Significant amount of work has recently been carried out to prevent the wormhole attacks in wireless ad hoc networks. Such methods typically detect the attacks on the basis of indications that are generated by the wormholes. However, most of the existing methods require either particular hardware devices e.g., GPS [13, 17], directional antennas [18], special radio transceiver modules [19], or strong assumptions on the networks e.g., precise synchronized clock [13], guard nodes [20], unit disk communication models [21], or safe and attack-free environments [22]. Employing such requirements and assumptions restrict the application of the methods in geographical routing protocols that include a huge number of resource-constrained sensor nodes.

This paper presents a unique method to detect the dynamic and static wormhole attacks in geographic routing protocols (DWGRP). The main contribution of this paper is to create a new type of pairwise key predistribution [23] based on the beacon packets in order to detect the malicious nodes more efficiently. The proposed method is able to detect malicious nodes and select the best and most reliable neighbor without any specific assumptions and is not subject to any requirements for extra hardware devices. The simulation results demonstrate the effectiveness of the proposed method and indicate that the probability of wormhole detection in the DWGRP method is considerably higher than the related techniques.

0.1 Geographical Routing Protocols

Location-based routing protocols are an important group of protocols in WSNs in which position information is used to route data towards the desired regions (sinkhole). Location-based routing, is also known as position-based, directional, geographic, or geometric routing [24]. This section briefly reviews the geographic routing protocols.

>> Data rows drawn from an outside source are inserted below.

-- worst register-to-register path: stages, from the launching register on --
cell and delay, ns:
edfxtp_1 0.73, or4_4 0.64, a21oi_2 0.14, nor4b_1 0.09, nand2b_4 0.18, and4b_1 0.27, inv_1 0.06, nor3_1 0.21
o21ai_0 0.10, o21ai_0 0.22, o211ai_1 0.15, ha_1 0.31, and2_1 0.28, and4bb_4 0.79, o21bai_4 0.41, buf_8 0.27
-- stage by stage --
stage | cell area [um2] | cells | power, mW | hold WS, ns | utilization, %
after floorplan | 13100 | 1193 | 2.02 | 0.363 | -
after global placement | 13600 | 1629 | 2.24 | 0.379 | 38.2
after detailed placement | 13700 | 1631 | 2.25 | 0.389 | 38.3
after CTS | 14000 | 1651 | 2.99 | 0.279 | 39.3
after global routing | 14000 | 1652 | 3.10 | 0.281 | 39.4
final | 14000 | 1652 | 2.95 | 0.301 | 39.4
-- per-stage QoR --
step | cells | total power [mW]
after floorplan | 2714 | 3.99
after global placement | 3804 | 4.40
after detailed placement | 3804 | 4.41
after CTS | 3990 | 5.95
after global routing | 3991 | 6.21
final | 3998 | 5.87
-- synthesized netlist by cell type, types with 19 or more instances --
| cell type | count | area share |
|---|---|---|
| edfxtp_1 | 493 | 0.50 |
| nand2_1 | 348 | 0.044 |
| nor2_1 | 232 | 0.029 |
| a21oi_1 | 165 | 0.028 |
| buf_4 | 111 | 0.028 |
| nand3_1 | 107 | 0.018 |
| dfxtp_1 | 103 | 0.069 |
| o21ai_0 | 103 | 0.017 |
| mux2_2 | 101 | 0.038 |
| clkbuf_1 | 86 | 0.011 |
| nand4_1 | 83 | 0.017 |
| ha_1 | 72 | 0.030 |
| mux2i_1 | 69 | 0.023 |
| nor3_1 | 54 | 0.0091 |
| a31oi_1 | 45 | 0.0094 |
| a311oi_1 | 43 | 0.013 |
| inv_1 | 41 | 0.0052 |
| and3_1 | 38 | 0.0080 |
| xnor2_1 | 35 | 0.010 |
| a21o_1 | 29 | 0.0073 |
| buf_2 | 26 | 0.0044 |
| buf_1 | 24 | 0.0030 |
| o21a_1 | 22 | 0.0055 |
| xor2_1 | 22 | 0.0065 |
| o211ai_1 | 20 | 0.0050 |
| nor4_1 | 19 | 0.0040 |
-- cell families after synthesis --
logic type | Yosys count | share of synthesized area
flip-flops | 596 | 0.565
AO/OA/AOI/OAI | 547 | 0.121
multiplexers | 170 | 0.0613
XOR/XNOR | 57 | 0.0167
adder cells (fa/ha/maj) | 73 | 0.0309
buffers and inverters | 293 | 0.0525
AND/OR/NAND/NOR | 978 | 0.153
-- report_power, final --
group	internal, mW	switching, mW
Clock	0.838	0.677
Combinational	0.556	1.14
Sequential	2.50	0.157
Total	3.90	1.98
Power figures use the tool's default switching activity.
<file path="config.mk">
export PLATFORM = sky130hd
export DESIGN_NAME = lidar_frame_decoder_flat
export DESIGN_NICKNAME = d
export VERILOG_FILES = /design/src/hdl/lfd_pkg.sv /design/src/hdl/lfd_in_if.sv /design/src/hdl/lfd_out_if.sv /design/src/hdl/lfd_alu.sv /design/src/hdl/lidar_frame_decoder.sv /design/src/flat_wrapper.sv
export SDC_FILE = /design/constraint.sdc
export NUM_CORES = 1
export LEC_CHECK = 0
export BUFFER_PORTS_ARGS = -buffer_cell sky130_fd_sc_hd__buf_2
export CAP_MARGIN = 20
export CORE_MARGIN = 5
export CORE_UTILIZATION = 56
export DETAILED_ROUTE_END_ITERATION = 8
export PLACE_DENSITY = 0.82
export SLEW_MARGIN = 5
export SYNTH_ARGS = -nofsm -noshare
export SYNTH_HDL_FRONTEND = slang
export SYNTH_SLANG_ARGS = --single-unit
</file>
<file path="constraint.sdc">
create_clock -name i_clk -period 3.45 [get_ports i_clk]
set_input_delay 0.1725 -clock i_clk [delete_from_list [all_inputs] [get_ports i_clk]]
set_output_delay 0.1725 -clock i_clk [all_outputs]
set_load 0.005 [all_outputs]
</file>
--- src/design/bor_div.sv ---
module bor_div (
    input  logic           aclk,
    input  logic           aresetn,
    input  logic           in_valid,
    output logic           in_ready,
    input  bor_pkg::area_t in_item,
    output logic           out_valid,
    input  logic           out_ready,
    output bor_pkg::out_t  out_item
);
    import bor_pkg::*;

    // One restoring-division step per stage, quotient MSB first.
    logic                  vld_reg  [DIV_STAGES];
    logic                  ovl_reg  [DIV_STAGES];
    logic [REM_BITS-1:0]   rem_reg  [DIV_STAGES];
    logic [UNI_BITS-1:0]   uni_reg  [DIV_STAGES];
    logic [RATIO_BITS-1:0] quot_reg [DIV_STAGES];

    logic [REM_BITS-1:0]   src_rem   [DIV_STAGES];
    logic [UNI_BITS-1:0]   src_uni   [DIV_STAGES];
    logic [RATIO_BITS-1:0] src_quot  [DIV_STAGES];
    logic                  src_ovl   [DIV_STAGES];
    logic                  src_vld   [DIV_STAGES];
    logic                  ge        [DIV_STAGES];
    logic [REM_BITS-1:0]   rem_next  [DIV_STAGES];
    logic [RATIO_BITS-1:0] quot_next [DIV_STAGES];
    logic                  rdy       [DIV_STAGES+1];

    always_comb begin
        src_rem[0]  = REM_BITS'(in_item.inter);
        src_uni[0]  = in_item.uni;
        src_quot[0] = '0;
        src_ovl[0]  = in_item.overlaps;
        src_vld[0]  = in_valid;
        for (int i = 1; i < DIV_STAGES; i++) begin
            // remainder stays below the divisor, so the shift never overflows
            src_rem[i]  = {rem_reg[i-1][REM_BITS-2:0], 1'b0};
            src_uni[i]  = uni_reg[i-1];
            src_quot[i] = quot_reg[i-1];
            src_ovl[i]  = ovl_reg[i-1];
            src_vld[i]  = vld_reg[i-1];
        end
        for (int i = 0; i < DIV_STAGES; i++) begin
            ge[i]        = src_rem[i] >= REM_BITS'(src_uni[i]);
            rem_next[i]  = ge[i] ? (src_rem[i] - REM_BITS'(src_uni[i])) : src_rem[i];
            quot_next[i] = {src_quot[i][RATIO_BITS-2:0], ge[i]};
        end
        rdy[DIV_STAGES] = out_ready;
        for (int i = DIV_STAGES - 1; i >= 0; i--) begin
            rdy[i] = !vld_reg[i] || rdy[i+1];
        end
    end

    always_ff @(posedge aclk) begin
        if (!aresetn) begin
            for (int i = 0; i < DIV_STAGES; i++) begin
                vld_reg[i] <= 1'b0;
            end
        end else begin
            for (int i = 0; i < DIV_STAGES; i++) begin
                if (rdy[i]) vld_reg[i] <= src_vld[i];
            end
        end
    end

    always_ff @(posedge aclk) begin
        for (int i = 0; i < DIV_STAGES; i++) begin
            if (rdy[i]) begin
                ovl_reg[i]  <= src_ovl[i];
                rem_reg[i]  <= rem_next[i];
                uni_reg[i]  <= src_uni[i];
                quot_reg[i] <= quot_next[i];
            end
        end
    end

    assign in_ready           = rdy[0];
    assign out_valid          = vld_reg[DIV_STAGES-1];
    assign out_item.ratio_q16 = quot_reg[DIV_STAGES-1];
    assign out_item.overlaps  = ovl_reg[DIV_STAGES-1];

endmodule

--- src/design/box_overlap_ratio_top.sv ---
// Intersection over union of two axis-aligned rectangles. Each input item
// carries two rectangles as left/top/width/height (12-bit unsigned); each
// result item gives the overlap area over the union area as unsigned Q0.16,
// truncated toward zero (65536 = identical boxes), plus an overlaps flag.
// Boxes that only touch, miss each other or have zero size give ratio 0 and
// overlaps 0. The block is a 20-stage pipeline: three stages for the overlap
// extents, the three area multipliers and the union sum, then a 17-stage
// restoring divider that resolves one quotient bit per stage. It takes one
// item per cycle while the output is not stalled. Each stage holds its item
// until the next stage frees up, so back-pressure fills bubbles first and
// only then reaches s_ready; no item is lost or repeated.
module box_overlap_ratio_top (
    input  logic          aclk,
    input  logic          aresetn,
    input  logic          s_valid,
    output logic          s_ready,
    input  bor_pkg::in_t  s_item,
    output logic          m_valid,
    input  logic          m_ready,
    output bor_pkg::out_t m_item
);
    import bor_pkg::*;

    logic  area_valid;
    logic  area_ready;
    area_t area_item;

    // overlap extents, areas and union
    bor_area u_area (
        .aclk      (aclk),
        .aresetn   (aresetn),
        .in_valid  (s_valid),
        .in_ready  (s_ready),
        .in_item   (s_item),
        .out_valid (area_valid),
        .out_ready (area_ready),
        .out_item  (area_item)
    );

    // inter * 2^16 / union, last stage drives the result port directly
    bor_div u_div (
        .aclk      (aclk),
        .aresetn   (aresetn),
        .in_valid  (area_valid),
        .in_ready  (area_ready),
        .in_item   (area_item),
        .out_valid (m_valid),
        .out_ready (m_ready),
        .out_item  (m_item)
    );

endmodule
File: config.mk
export PLATFORM = sky130hd
export DESIGN_NAME = vt52_escape_command_decoder
export DESIGN_NICKNAME = d
export VERILOG_FILES = /design/src/design/vt52ecd_pkg.sv /design/src/design/vt52ecd_front.sv /design/src/design/vt52ecd_queue.sv /design/src/design/vt52ecd_back.sv /design/src/design/vt52_escape_command_decoder.sv
export SDC_FILE = /design/constraint.sdc
export NUM_CORES = 1
export LEC_CHECK = 0
export BUFFER_PORTS_ARGS = -buffer_cell sky130_fd_sc_hd__buf_2
export CELL_PAD_IN_SITES_DETAIL_PLACEMENT = 0
export CELL_PAD_IN_SITES_GLOBAL_PLACEMENT = 1
export CORE_MARGIN = 2
export CORE_UTILIZATION = 51
export CTS_BUF_LIST = sky130_fd_sc_hd__clkbuf_16
export DETAILED_ROUTE_END_ITERATION = 8
export PLACE_DENSITY_LB_ADDON = 0.1
export SETUP_SLACK_MARGIN = 0.5
export SLEW_MARGIN = 20
export SYNTH_ARGS = -nofsm -noshare
export SYNTH_HDL_FRONTEND = slang
export SYNTH_SLANG_ARGS = --single-unit
File: constraint.sdc
create_clock -name i_clk -period 5.5 [get_ports i_clk]
set_input_delay 0.55 -clock i_clk [delete_from_list [all_inputs] [get_ports i_clk]]
set_output_delay 0.55 -clock i_clk [all_outputs]
set_load 0.02 [all_outputs]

The geographic routing protocols are classified into five groups, based on how the next hop is chosen. The Greedy Routing Scheme (GRS) is the first group of geographic routing protocol in which each node selects the best node among the neighbors that is closest to the destination. GPSR is an example algorithm falls in this category in which a packet should be forwarded hop by hop based on GRS and available local information, which is actually gathered by the Global Positioning System (GPS) until it meet a void area. In this way, the received message must be passed to the first neighbor counterclockwise about itself [25]. The next group of the geographic routing protocols is called Most-Forward-within-R strategy (MFR). In MFR, the packet is sent to the most forward node to destination among the neighbors of the sender based on the transmission range (R). The third approach is the Nearest-Forward-Progress scheme (NFP) in which the nearest neighbor to the transmitter is chosen to send data. The compass routing scheme (CMP) is the fourth method among the geographical routing protocols. In this scheme, the neighbor that has a minimum angle to the imaginary line between the source and destination is selected as the next hop. Low-energy forward scheme (LEF) selects a neighbor that requires a minimum energy to transmit packets. However, among these geographic routing protocols, the GRS is more popular and more applicable than the other methods due to the rate of delay and energy of this method [26, 27]. Fig. 1 illustrates how the next node will be selected in the different type of forwarding approaches to transfer packet from source (S) to destination (D) node.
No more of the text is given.